═════ Extracted records

[config.mk]
export PLATFORM = sky130hd
export DESIGN_NAME = aer_event_encoder
export DESIGN_NICKNAME = d
export VERILOG_FILES = /design/src/rtl/aer_pkg.sv /design/src/rtl/aer_fifo.sv /design/src/rtl/aer_event_encoder.sv
export SDC_FILE = /design/constraint.sdc
export NUM_CORES = 1
export LEC_CHECK = 0
export BUFFER_PORTS_ARGS = -buffer_cell sky130_fd_sc_hd__clkbuf_2
export CORE_MARGIN = 2
export CORE_UTILIZATION = 37
export CTS_CLUSTER_SIZE = 16
export DETAILED_ROUTE_END_ITERATION = 16
export SKIP_CTS_REPAIR_TIMING = 1
export SYNTH_ARGS = -nofsm -noshare
export SYNTH_HDL_FRONTEND = slang
export SYNTH_SLANG_ARGS = --single-unit
[constraint.sdc]
create_clock -name clk -period 3.5 [get_ports clk]
set_input_delay 0.525 -clock clk [delete_from_list [all_inputs] [get_ports clk]]
set_output_delay 0.525 -clock clk [all_outputs]
set_load 0.05 [all_outputs]
[src/rtl/aer_pkg.sv]
// Shared types and helpers for the AER event encoder.
// Build option AER_TIMESTAMP_EN appends a capture timestamp to every event word.
package aer_pkg;

    localparam int ADDR_W  = 8;
    localparam int GRP_DIM = 4;
    localparam int PIX_DIM = 4;

`ifdef AER_TIMESTAMP_EN
    localparam bit TS_EN = 1'b1;
`else
    localparam bit TS_EN = 1'b0;
`endif

    typedef struct packed {
        logic [3:0] y;
        logic [3:0] x;
    } aer_addr_t;

    typedef struct packed {
        logic       vld;
        logic [3:0] idx;
    } oh_idx_t;

    // vld is set only when exactly one bit is high; idx is meaningful only then.
    function automatic oh_idx_t onehot16_to_idx(input logic [15:0] oh);
        oh_idx_t r;
        int      n;
        r = '0;
        n = 0;
        for (int i = 0; i < 16; i++) begin
            if (oh[i]) begin
                r.idx = r.idx | 4'(i);
                n++;
            end
        end
        r.vld = (n == 1);
        return r;
    endfunction

endpackage

[src/rtl/aer_fifo.sv]
// Synchronous first-word-fall-through FIFO; head entry is always visible on data_o.
// Storage is reset so the output word reads zero out of reset.
module aer_fifo #(
    parameter int W     = 8,
    parameter int DEPTH = 8
) (
    input  logic                   clk,
    input  logic                   reset,
    input  logic                   push_i,
    input  logic [W-1:0]           data_i,
    input  logic                   pop_i,
    output logic [W-1:0]           data_o,
    output logic                   full_o,
    output logic                   empty_o,
    output logic [$clog2(DEPTH):0] count_o
);
    localparam int AW = $clog2(DEPTH);
    localparam logic [AW:0] FULL_CNT = (AW+1)'(DEPTH);

    logic [W-1:0]  mem_q [DEPTH];
    logic [AW-1:0] wr_ptr_q, rd_ptr_q;
    logic [AW:0]   count_q, count_d;
    logic          push_ok, pop_ok;

    assign full_o  = (count_q == FULL_CNT);
    assign empty_o = (count_q == '0);
    assign pop_ok  = pop_i && !empty_o;
    // A push into a full FIFO is accepted only if the head leaves on the same edge.
    assign push_ok = push_i && (!full_o || pop_ok);
    assign data_o  = mem_q[rd_ptr_q];
    assign count_o = count_q;

    always_comb begin
        count_d = count_q;
        if (push_ok && !pop_ok)
            count_d = count_q + (AW+1)'(1);
        else if (pop_ok && !push_ok)
            count_d = count_q - (AW+1)'(1);
    end

    always_ff @(posedge clk or posedge reset) begin
        if (reset) begin
            wr_ptr_q <= '0;
            rd_ptr_q <= '0;
            count_q  <= '0;
        end else begin
            count_q <= count_d;
            if (push_ok) wr_ptr_q <= wr_ptr_q + AW'(1);
            if (pop_ok)  rd_ptr_q <= rd_ptr_q + AW'(1);
        end
    end

    always_ff @(posedge clk or posedge reset) begin
        if (reset) begin
            for (int i = 0; i < DEPTH; i++) mem_q[i] <= '0;
        end else if (push_ok) begin
            mem_q[wr_ptr_q] <= data_i;
        end
    end

endmodule

[src/rtl/aer_event_encoder.sv]
// Turns a group/pixel one-hot grant pair into a buffered AER word with stall and drop reporting.
// Define AER_TIMESTAMP_EN to carry a TS_W-bit capture timestamp in the low bits of the word.
module aer_event_encoder
    import aer_pkg::*;
#(
    parameter int FIFO_DEPTH = 8,
    parameter int TS_W       = 16,
    localparam int AER_W     = ADDR_W + (TS_EN ? TS_W : 0)
) (
    input  logic             clk,
    input  logic             reset,
    input  logic             evt_valid_i,
    input  logic [15:0]      grp_gnt_i,
    input  logic [15:0]      pix_gnt_i,
    output logic             stall_o,
    output logic             aer_valid_o,
    input  logic             aer_ready_i,
    output logic [AER_W-1:0] aer_data_o,
    output logic [7:0]       drop_cnt_o,
    output logic             err_onehot_o
);
    localparam int CW = $clog2(FIFO_DEPTH) + 1;
    localparam logic [CW-1:0] STALL_LVL = CW'(FIFO_DEPTH - 2);

    oh_idx_t          grp, pix;
    aer_addr_t        addr;
    logic             evt_ok, evt_bad;
    logic [AER_W-1:0] cap_word;
    logic             cap_vld_q, cap_vld_d;
    logic [AER_W-1:0] cap_word_q, cap_word_d;
    logic [7:0]       drop_q, drop_d;
    logic             err_q, err_d, stall_q, stall_d;
    logic             fifo_full, fifo_empty, pop, drop;
    logic [CW-1:0]    fifo_cnt;

    assign grp     = onehot16_to_idx(grp_gnt_i);
    assign pix     = onehot16_to_idx(pix_gnt_i);
    assign evt_ok  = evt_valid_i && grp.vld && pix.vld;
    assign evt_bad = evt_valid_i && !(grp.vld && pix.vld);

    // Groups tile the 16x16 array as a 4x4 grid of 4x4 pixel blocks.
    always_comb begin
        addr   = '0;
        addr.x = (grp.idx % 4'(GRP_DIM)) * 4'(PIX_DIM) + (pix.idx % 4'(PIX_DIM));
        addr.y = (grp.idx / 4'(GRP_DIM)) * 4'(PIX_DIM) + (pix.idx / 4'(PIX_DIM));
    end

`ifdef AER_TIMESTAMP_EN
    logic [TS_W-1:0] ts_q;

    always_ff @(posedge clk or posedge reset) begin
        if (reset) ts_q <= '0;
        else       ts_q <= ts_q + TS_W'(1);
    end

    assign cap_word = {addr, ts_q};
`else
    assign cap_word = addr;
`endif

    assign pop  = aer_valid_o && aer_ready_i;
    assign drop = cap_vld_q && fifo_full && !pop;

    always_comb begin
        cap_vld_d  = evt_ok;
        cap_word_d = evt_ok ? cap_word : cap_word_q;
        err_d      = err_q | evt_bad;
        drop_d     = (drop && drop_q != 8'hFF) ? drop_q + 8'd1 : drop_q;
        stall_d    = (fifo_cnt >= STALL_LVL);
    end

    always_ff @(posedge clk or posedge reset) begin
        if (reset) begin
            cap_vld_q  <= 1'b0;
            cap_word_q <= '0;
            drop_q     <= '0;
            err_q      <= 1'b0;
            stall_q    <= 1'b0;
        end else begin
            cap_vld_q  <= cap_vld_d;
            cap_word_q <= cap_word_d;
            drop_q     <= drop_d;
            err_q      <= err_d;
            stall_q    <= stall_d;
        end
    end

    aer_fifo #(
        .W     (AER_W),
        .DEPTH (FIFO_DEPTH)
    ) u_fifo (
        .clk     (clk),
        .reset   (reset),
        .push_i  (cap_vld_q),
        .data_i  (cap_word_q),
        .pop_i   (pop),
        .data_o  (aer_data_o),
        .full_o  (fifo_full),
        .empty_o (fifo_empty),
        .count_o (fifo_cnt)
    );

    assign aer_valid_o  = !fifo_empty;
    assign stall_o      = stall_q;
    assign drop_cnt_o   = drop_q;
    assign err_onehot_o = err_q;

endmodule

==> PnR_summary.wiki, run 1 <==
{| class="wikitable"
! Metric !! Value
|-
| Worst flop-to-flop path startpoint || u_fifo.count_o[0]
|-
| Effective utilization at floorplan || 0.374
|-
| Placeable core region || 22500 sq um
|-
| Number of I/O pins || 55
|-
| Placed cell count || 1445
|-
| Highest net fanout along the worst path || 4
|-
| Max IR drop VDD || 0.000427 V
|-
| Root Buffer Master || clkbuf_16
|-
| Sum Neg Setup Slack || -61.29 ns
|-
| Layout Cells excl Fill || 1480
|-
| Y dimension of the die || 155 um
|-
| Arrival time reported for the critical path endpoint || 9.95 ns
|-
| Worst path setup slack after routing || -6.21 ns
|-
| Met3 usage in global routing || 0.0185
|-
| Flip-flop and latch count after synthesis || 93
|-
| CTS tree || built
|-
| Latest clock arrival within the worst-skew pair || 0.35 ns
|-
| WS Path Type || input port to flop
|-
| Vias || 7682
|-
| Setup violations, final || 10
|-
| Clk buf depth || 2
|-
| Post-detail-place hpwl || 17.3 mm
|-
| Dpl ws || -6.87 ns
|-
| Number of global-route vias before repair || 7576
|-
| Fillers || 1991
|-
| Final wirelength || 22.0 mm
|-
| Routability congestion estimate from global placement || 0.866
|-
| Global-route wire length before repair || 36.5 mm
|-
| Number of antenna violations at the first check in global routing || 0
|-
| Crit path time final || 9.71 ns
|-
| Standby leakage power || 0.00565 uW
|-
| Slew at the pin closest to its max-slew limit || 0.733 ns
|-
| Number of antenna repair diodes || 0
|-
| Hold violation count in the final report || 0
|-
| Number of nets at the end of the flow || 1263
|-
| Final Skew || 0.00856 ns
|-
| Cts bufs inserted || 9
|-
| All-layer global routing usage || 0.184
|-
| H-tree depth || 3
|-
| Horizontal extent of the die || 155 um
|-
| Post-synthesis net count || 949
|-
| Area growth syn-to-layout || 41.0%
|-
| Power density of the placed cells || 799 nW/um^2
|-
| Vias per cell || 5.19
|-
| Count of unique library cells instantiated by Yosys || 80
|-
| Setup repair after global routing missed its margin || true
|-
| Total global routing overflow || 0
|-
| Mean routed wirelength per cell || 14.9 um
|-
| Synthesis Warnings || 0
|-
| Run status || finished, violations left
|-
| Met2 track demand over resource || 0.310
|-
| Number of clock sinks || 93
|-
| CP Launch Type || input port
|-
| Worst Setup End Kind || flop
|-
| Top-count cell post-synth || dfrtp_1
|-
| Post-route DRC || 0
|-
| Proportion of synthesized chip area in sequential cells || 0.277
|-
| Router iterations before antenna repair || 5
|-
| Cell count after synthesis || 876
|-
| Syn Std Cell Area || 8410 sq um
|-
| Row cnt || 55
|-
| Number of buffers and inverters on the critical path || 5
|-
| DRT antenna net count || 0
|-
| Grt met1 use || 0.254
|-
| Top Usage Layer GRT || met2
|-
| Starting DRT DRC Count || 378
|-
| Critical path's top delay family || adder cells
|-
| Post-synth EDFFs || 0
|-
| Required time at the worst-slack endpoint || 3.73 ns
|-
| Standard cell with the maximum stage delay on the critical path || a2111o_1
|-
| Avg Synthesized Cell Area || 9.60 sq um
|-
| Final period util || 2.78
|-
| Synth area leaders || dfrtp_1, mux2_2, xnor2_1, ha_1, mux4_2
|-
| Min-Delay Path Class || input port to asynchronous set/reset pin
|-
| Clock slew seen by the registers of the worst setup and hold paths || 0.06 ns
|-
| Top cell type by total area after synthesis || dfrtp_1
|-
| Maximum number of pins on one net before global-route repair || 53
|-
| Worst relative slew slack || 0.505
|-
| Most frequent cells after synthesis || dfrtp_1, mux2_2, nand2_1
|-
| Number of I/O port buffers || 54
|-
| Die ar. || 23900 sq um
|-
| Async SR Flop Fraction || 1.00
|-
| Top-area cell type share of the netlist area || 0.277
|-
| Launch point of the worst path || grp_gnt_i[0]
|-
| Final Slew Violations || 0
|-
| Top cell by count, worst path || ha_4
|-
| Largest stage delay on the critical path || 0.43 ns
|-
| Failing checks || negative setup slack
|-
| Max-cap violation count || 0
|-
| Min Hold Slack || 0.264 ns
|-
| Post-synth top flop || dfrtp_1
|-
| Achievable clock frequency || 0.103 GHz
|-
| Fraction of final layout cells with drive strength greater than 1 || 0.453
|}
## kinds of logic after synthesis
| family | after synthesis | share of synthesized area |
|---|---|---|
| AO/OA/AOI/OAI | 148 | 0.126 |
| XOR/XNOR | 108 | 0.149 |
| adder cells (fa/ha/maj) | 37 | 0.0559 |
| buffers and inverters | 73 | 0.0336 |
| flip-flops | 93 | 0.277 |
| multiplexers | 109 | 0.167 |
| AND/OR/NAND/NOR | 308 | 0.192 |
## power breakdown
part	total (uW)	internal, uW	switching, uW
registers	1400	1200	204
logic	7140	3920	3210
clock network	935	524	411
## cells in the final DEF, fill, tap and decap left out, types with 10 or more instances in the layout
cell      count
nor2b_1      11
xnor3_1      14
nand2_1      80
ha_1         23
inv_1        27
nand3_1      29
buf_4       287
mux2_2       78
xor2_1       24
nor3_1       21
nand4_1      18
xnor2_1      59
ha_4         13
clkbuf_2     52
dfrtp_1      93
nor2_1       44
o211ai_1     12
o21ai_0      23
a21oi_1      18
mux2_4       10
and2_1       12
mux4_2       16
## sequential cells by signal, indices dropped and copies added, names as in the netlist
signal           flops
cap_word_q           8
cap_vld_q            1
u_fifo.rd_ptr_q      3
u_fifo.count_o       4
u_fifo.mem_q        64
stall_o              1
err_onehot_o         1
drop_cnt_o           8
u_fifo.wr_ptr_q      3
## per-layer routing
metal,wire (um),vias to the layer above
li1,-,3877
met1,10600,3669
met2,10600,107
met3,539,29
met4,335,0
met5,0,-
## layout make-up
cell class / instances / area, sq um / share of cell area
multi-input cells: 710 / 6270 / 0.529
repair buffers: 343 / 2470 / 0.209
flip-flops and latches: 93 / 2330 / 0.196
well taps: 285 / 357 / 0.0301
clock buffers: 12 / 256 / 0.0216
inverters: 33 / 140 / 0.0118
clock inverters: 4 / 30.0 / 0.00253
## metrics by stage
| stage | power [uW] | cell area, sq um | utilization |
|---|---|---|---|
| final | 9470 | 11900 | 0.527 |
| after global routing | 10300 | 11900 | 0.527 |
| after CTS | 8950 | 11400 | 0.508 |
| after detailed placement | 7980 | 11100 | 0.495 |
| after global placement | 7850 | 11100 | 0.495 |
| after floorplan | 5280 | 8620 | - |
## path summary, 6_finish.rpt
| check | to | slack, ns | depth (start not counted) |
|---|---|---|---|
| worst min-delay path | u_fifo.count_o[1] | 0.26 | 2 |
| worst min register to register | u_fifo.mem_q[51] | 0.50 | 1 |
| min in group clk | u_fifo.rd_ptr_q[2] | 0.47 | 3 |
| max in group asynchronous | u_fifo.mem_q[53] | 2.55 | 3 |
| worst max register to register | u_fifo.count_o[3] | 0.86 | 12 |
| worst max-delay path | cap_word_q[7] | -6.21 | 53 |
Power figures use the tool's default switching activity.
==> run 2, diff against run 1 <==
PLACE_DENSITY_LB_ADDON = 0.25   (was not set)
==> PnR_summary.wiki, run 2 (synthesized netlist as in run 1, its figures left out) <==
{| class="wikitable"
! Metric !! Value
|-
| Setup violations, final || 10 (unchanged)
|-
| Starting DRT DRC Count || 356 (-5.8%)
|-
| Fillers || 2048 (+2.9%)
|-
| Root Buffer Master || clkbuf_16
|-
| Clock slew seen by the registers of the worst setup and hold paths || 0.06 ns (about the same)
|-
| Mean routed wirelength per cell || 14.8 um (-0.61%)
|-
| Horizontal extent of the die || 155 um (unchanged)
|-
| Row cnt || 55 (unchanged)
|-
| Number of clock sinks || 93 (unchanged)
|-
| Largest stage delay on the critical path || 0.55 ns (+0.12 ns)
|-
| Required time at the worst-slack endpoint || 3.73 ns (about the same)
|-
| Effective utilization at floorplan || 0.374 (unchanged)
|-
| Slew at the pin closest to its max-slew limit || 0.824 ns (+0.0914 ns)
|-
| Post-detail-place hpwl || 17.1 mm (-1.3%)
|-
| Top cell by count, worst path || ha_4
|-
| Vias || 7686 (+0.052%)
|-
| Placed instance area || 11200 sq um (+0.29%)
|-
| Standby leakage power || 0.00561 uW (-0.70%)
|-
| Hold violation count in the final report || 0 (unchanged)
|-
| Crit path time final || 9.54 ns (-0.173 ns)
|-
| Cts bufs inserted || 9 (unchanged)
|-
| Setup repair after global routing missed its margin || true
|-
| Final Skew || 0.00647 ns (-0.00209 ns)
|-
| Max reg flops || 64 (unchanged)
|-
| Run status || finished, violations left
|-
| Dpl ws || -6.73 ns (+0.133 ns)
|-
| Routability congestion estimate from global placement || 0.813 (-6.2%)
|-
| Total power of the final layout || 9370 uW (-1.1%)
|-
| Number of I/O pins || 55 (unchanged)
|-
| Final Slew Violations || 0 (unchanged)
|-
| Worst Setup End Kind || flop
|-
| Maximum number of pins on one net before global-route repair || 49 (-7.5%)
|-
| CP Launch Type || input port
|-
| Number of global-route vias before repair || 7481 (-1.3%)
|-
| Most common cell after layout, fill and taps aside || buf_4
|-
| Commonest non-fill, non-tap cells in the layout || buf_4, dfrtp_1, nand2_1, mux2_2, xnor2_1
|-
| Failing checks || negative setup slack
|-
| Max IR drop VDD || 0.000712 V (+67%)
|-
| Final wirelength || 21.9 mm (-0.74%)
|-
| All-layer global routing usage || 0.182 (-0.00261)
|-
| Total global routing overflow || 0 (unchanged)
|-
| Clk buf depth || 2 (unchanged)
|-
| Layout Cells excl Fill || 1478 (-0.14%)
|-
| Router iterations before antenna repair || 5 (unchanged)
|-
| Latest clock arrival within the worst-skew pair || 0.35 ns (about the same)
|-
| Worst relative slew slack || 0.451 (-0.0547)
|-
| H-tree depth || 3 (unchanged)
|-
| Highest net fanout along the worst path || 5 (+1)
|-
| Post-route DRC || 0 (unchanged)
|-
| Area growth syn-to-layout || 40.6%
|-
| Most flop-heavy register || u_fifo.mem_q
|-
| Number of nets at the end of the flow || 1261 (-0.16%)
|-
| Arrival time reported for the critical path endpoint || 9.77 ns (-0.18 ns)
|-
| Vias per cell || 5.20 (+0.19%)
|-
| Share of the core filled with cells in the final layout || 0.525 (-0.00150)
|-
| DRT antenna net count || 0 (unchanged)
|-
| Global-route wire length before repair || 36.1 mm (-1.3%)
|-
| Max-cap violation count || 0 (unchanged)
|-
| Number of I/O port buffers || 54 (unchanged)
|-
| Min-Delay Path Class || input port to asynchronous set/reset pin
|-
| Number of antenna violations at the first check in global routing || 0 (unchanged)
|-
| Standard cell with the maximum stage delay on the critical path || or4b_4
|-
| Placed cell count || 1451 (+0.42%)
|-
| Worst path setup slack after routing || -6.04 ns (+0.173 ns)
|-
| Final period util || 2.73 (-0.0495)
|-
| Y dimension of the die || 155 um (unchanged)
|-
| Power density of the placed cells || 793 nW/um^2 (-0.77%)
|-
| CTS tree || built
|-
| Die ar. || 23900 sq um (unchanged)
|-
| Number of antenna repair diodes || 0 (unchanged)
|-
| Post-route cell area || 11800 sq um (-0.29%)
|-
| WS Path Type || input port to flop
|-
| Fraction of final layout cells with drive strength greater than 1 || 0.452 (-0.000917)
|-
| Achievable clock frequency || 0.105 GHz (+1.8%)
|-
| Placeable core region || 22500 sq um (unchanged)
|}
-- run 2: critical path: cells and delay by family --
family	cells	cell delay, ns
AOI/OAI and AO/OA	10	1.91
adders and majority gates	12	3.19
xor gates and xnor gates	2	0.36
and+or+nand+nor	20	2.85
buffers and inverters	5	0.43
muxes	2	0.46
-- run 2: metal layers --
metal | track usage | share of wire | up-vias
li1 | - | - | 3871
met2 | 0.312 | 0.48 | 112
met3 | 0.0157 | 0.018 | 19
met1 | 0.254 | 0.49 | 3684
met4 | 0.0295 | 0.0092 | 0
met5 | 0 | 0 | -
-- run 2: final timing paths --
check                                  start                 end  slack, ns  cells after the start
min reg2reg                     err_onehot_o        err_onehot_o       0.49                      1
max in group asynchronous              reset    u_fifo.mem_q[11]       2.37                      3
max reg2reg                u_fifo.count_o[0]   u_fifo.count_o[3]       0.85                     12
min in group clk                 aer_ready_i  u_fifo.rd_ptr_q[2]       0.47                      3
max                             grp_gnt_i[0]       cap_word_q[4]      -6.04                     51
min                                    reset       drop_cnt_o[4]       0.28                      2
-- run 2: per-stage QoR --
stage,hold slack [ns],setup TNS [ns]
2_1_floorplan,0.474,-65.19
3_3_place_gp,0.482,-64.88
3_5_place_dp,0.484,-66.28
4_1_cts,0.321,-63.04
5_1_grt,0.362,-64.67
6_report,0.284,-59.64
-- run 2: report_power, final --
part	switching (uW)	internal [uW]	total, uW
clock network	419	486	905
logic	3190	3880	7070
registers	199	1200	1400
total	3810	5560	9370
-- run 2: area by class of cell --
class,count,area [sq um],area share
Clock buffer,10,229,0.0194
Clock inverter,6,46.3,0.00392
Inverter,33,140,0.0119
Multi-Input combinational cell,710,6280,0.531
Sequential cell,93,2330,0.197
Tap cell,285,357,0.0302
Timing Repair Buffer,341,2440,0.207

══════════

→ Task goal: Repeat, word for word, the lines from the start of the records to the line that contains "set_load 0.05 [all_outputs]", both of them included, and no others.

→ Response area:
[config.mk]
export PLATFORM = sky130hd
export DESIGN_NAME = aer_event_encoder
export DESIGN_NICKNAME = d
export VERILOG_FILES = /design/src/rtl/aer_pkg.sv /design/src/rtl/aer_fifo.sv /design/src/rtl/aer_event_encoder.sv
export SDC_FILE = /design/constraint.sdc
export NUM_CORES = 1
export LEC_CHECK = 0
export BUFFER_PORTS_ARGS = -buffer_cell sky130_fd_sc_hd__clkbuf_2
export CORE_MARGIN = 2
export CORE_UTILIZATION = 37
export CTS_CLUSTER_SIZE = 16
export DETAILED_ROUTE_END_ITERATION = 16
export SKIP_CTS_REPAIR_TIMING = 1
export SYNTH_ARGS = -nofsm -noshare
export SYNTH_HDL_FRONTEND = slang
export SYNTH_SLANG_ARGS = --single-unit
[constraint.sdc]
create_clock -name clk -period 3.5 [get_ports clk]
set_input_delay 0.525 -clock clk [delete_from_list [all_inputs] [get_ports clk]]
set_output_delay 0.525 -clock clk [all_outputs]
set_load 0.05 [all_outputs]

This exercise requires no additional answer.